WHAT YOU HAVE TO DO:
State only how many lines of the records contain the string "instruction".

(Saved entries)
::::::
File: src/rtl/imm_encoder.sv
// imm_encoder: two-stage valid/ready pipeline that inserts a signed immediate
// into a RISC-V style instruction word in I, S, B or J format.
// Optional feature: define IMM_RANGE_CHECK_EN to enable immediate range
// checking (out_err flag and saturating err_count). Without it out_err and
// err_count stay 0; datapath and latency are identical.
module imm_encoder (
  input  logic        clk,
  input  logic        rst,
  input  logic        in_valid,
  output logic        in_ready,
  input  logic [31:0] in_instr,
  input  logic [31:0] in_imm,
  input  logic [1:0]  in_immsrc,
  output logic        out_valid,
  input  logic        out_ready,
  output logic [31:0] out_instr,
  output logic        out_err,
  output logic [7:0]  err_count
);

  typedef enum logic [1:0] {
    FMT_I = 2'b00,
    FMT_S = 2'b01,
    FMT_B = 2'b10,
    FMT_J = 2'b11
  } fmt_t;

  logic        s1_valid;
  logic [31:0] s1_instr;
  logic [31:0] s1_imm;
  fmt_t        s1_fmt;

  logic        s2_en;
  logic        s1_en;
  logic        accept;
  logic [31:0] asm_word;
  logic        asm_err;

  // Output stage (out_valid doubles as the S2 valid bit) loads when empty or draining
  assign s2_en    = !out_valid || out_ready;
  assign s1_en    = !s1_valid || s2_en;
  assign in_ready = s1_en && !rst;
  assign accept   = in_valid && in_ready;

  // Assemble the word: start from the base instruction, overwrite the immediate field
  always_comb begin
    asm_word = s1_instr;
    case (s1_fmt)
      FMT_I: asm_word[31:20] = s1_imm[11:0];
      FMT_S: begin
        asm_word[31:25] = s1_imm[11:5];
        asm_word[11:7]  = s1_imm[4:0];
      end
      FMT_B: begin
        asm_word[31]    = s1_imm[12];
        asm_word[30:25] = s1_imm[10:5];
        asm_word[11:8]  = s1_imm[4:1];
        asm_word[7]     = s1_imm[11];
      end
      FMT_J: begin
        asm_word[31]    = s1_imm[20];
        asm_word[30:21] = s1_imm[10:1];
        asm_word[20]    = s1_imm[11];
        asm_word[19:12] = s1_imm[19:12];
      end
      default: asm_word = s1_instr;
    endcase
  end

`ifdef IMM_RANGE_CHECK_EN
  // In range when all bits above the field's sign bit replicate it; B/J also need an even value
  always_comb begin
    asm_err = 1'b0;
    case (s1_fmt)
      FMT_I, FMT_S: asm_err = !((&s1_imm[31:11]) || !(|s1_imm[31:11]));
      FMT_B:        asm_err = !((&s1_imm[31:12]) || !(|s1_imm[31:12])) || s1_imm[0];
      FMT_J:        asm_err = !((&s1_imm[31:20]) || !(|s1_imm[31:20])) || s1_imm[0];
      default:      asm_err = 1'b0;
    endcase
  end

  // Saturating count of erroneous items actually handed downstream
  always_ff @(posedge clk) begin
    if (rst)
      err_count <= '0;
    else if (out_valid && out_ready && out_err && (err_count != '1))
      err_count <= err_count + 8'd1;
  end
`else
  logic unused_imm_hi;
  assign unused_imm_hi = ^{s1_imm[31:21], s1_imm[0]};
  assign asm_err       = 1'b0;
  assign err_count     = '0;
`endif

  // Input stage: capture an accepted item, or go empty when its item moves on
  always_ff @(posedge clk) begin
    if (rst) begin
      s1_valid <= 1'b0;
      s1_instr <= '0;
      s1_imm   <= '0;
      s1_fmt   <= FMT_I;
    end else if (s1_en) begin
      s1_valid <= accept;
      if (accept) begin
        s1_instr <= in_instr;
        s1_imm   <= in_imm;
        s1_fmt   <= fmt_t'(in_immsrc);
      end
    end
  end

  // Output stage: register assembled word and flag; held while stalled
  always_ff @(posedge clk) begin
    if (rst) begin
      out_valid <= 1'b0;
      out_instr <= '0;
      out_err   <= 1'b0;
    end else if (s2_en) begin
      out_valid <= s1_valid;
      if (s1_valid) begin
        out_instr <= asm_word;
        out_err   <= asm_err;
      end
    end
  end

endmodule

File: config.mk
export PLATFORM = sky130hd
export DESIGN_NAME = imm_encoder
export DESIGN_NICKNAME = d
export VERILOG_FILES = /design/src/rtl/imm_encoder.sv
export SDC_FILE = /design/constraint.sdc
export NUM_CORES = 1
export LEC_CHECK = 0
export ABC_CLOCK_PERIOD_IN_PS = 2000
export CAP_MARGIN = 30
export CORE_MARGIN = 1
export CORE_UTILIZATION = 40
export CTS_CLUSTER_SIZE = 8
export DETAILED_ROUTE_END_ITERATION = 16
export DONT_BUFFER_PORTS = 1
export PLACE_DENSITY = 0.65
export SLEW_MARGIN = 20
export SYNTH_ARGS = -nofsm -noshare
export SYNTH_HDL_FRONTEND = slang
export SYNTH_SLANG_ARGS = --single-unit
File: constraint.sdc
create_clock -name clk -period 2 [get_ports clk]
set_clock_uncertainty 0.05 [all_clocks]
set_input_delay 0.4 -clock clk [delete_from_list [all_inputs] [get_ports clk]]
set_output_delay 0.4 -clock clk [all_outputs]
set_load 0.02 [all_outputs]
# Word-level counts from Yosys, hierarchy flattened
# Index checks and enable logic that the tools add are counted.
# Widths: inputs -> output; s select.
# totals
regBits,82
input_bits,70
output_inout_bits,43
# classes
eq_ne,3
muxes,4
n_reduce_logical,11
# op_table
op,count
$pmux 7 s3,1
$pmux 5 s2,2
$mux 8,1
$eq 2x2->1 const B,2
$reduce_and 2->1,2
$logic_not 1->1,3
$eq 2x1->1 const B,1
$logic_and 1x1->1,2
$logic_not 2->1,1
$logic_or 1x1->1,2
$reduce_or 2->1,1

# Longest topological paths before layout
# logic_depth
depth_word,6
mapped_depth,6

# Worst setup path after synthesis
# Ideal clock, no wire load.
# synth_path
path_type,input-to-output
from,input rst
to,output in_ready
arrival_ps,1267
required_time_ps,1550
setup_slack_ps,283
path_stages,4
n_path_buf,3
path_cell_list,buf_2 > buf_2 > clkbuf_1 > a21oi_1
# synth_via
elab_chain_cells,2
# synth_rtl
element,line,text
from (decl),8,"input logic rst,"
$logic_not 1->1,42,assign in_ready = s1_en && !rst;
$logic_and 1x1->1,42,
to (decl),10,"output logic in_ready,"
# No other way between the ends.

# Final worst setup path
# layout_path
from,register out_valid
to,output in_ready
# layout_via
elab_chain_cells,4
# layout_rtl
element,line,text
from (decl),14,"output logic out_valid,"
from (signal assigned),120,out_valid <= s1_valid;
$logic_not 1->1,40,assign s2_en = !out_valid || out_ready;
$logic_or 1x1->1,40,
$logic_or 1x1->1,41,assign s1_en = !s1_valid || s2_en;
$logic_and 1x1->1,42,
# No other way between the ends.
::::::
TASK RESULT:
2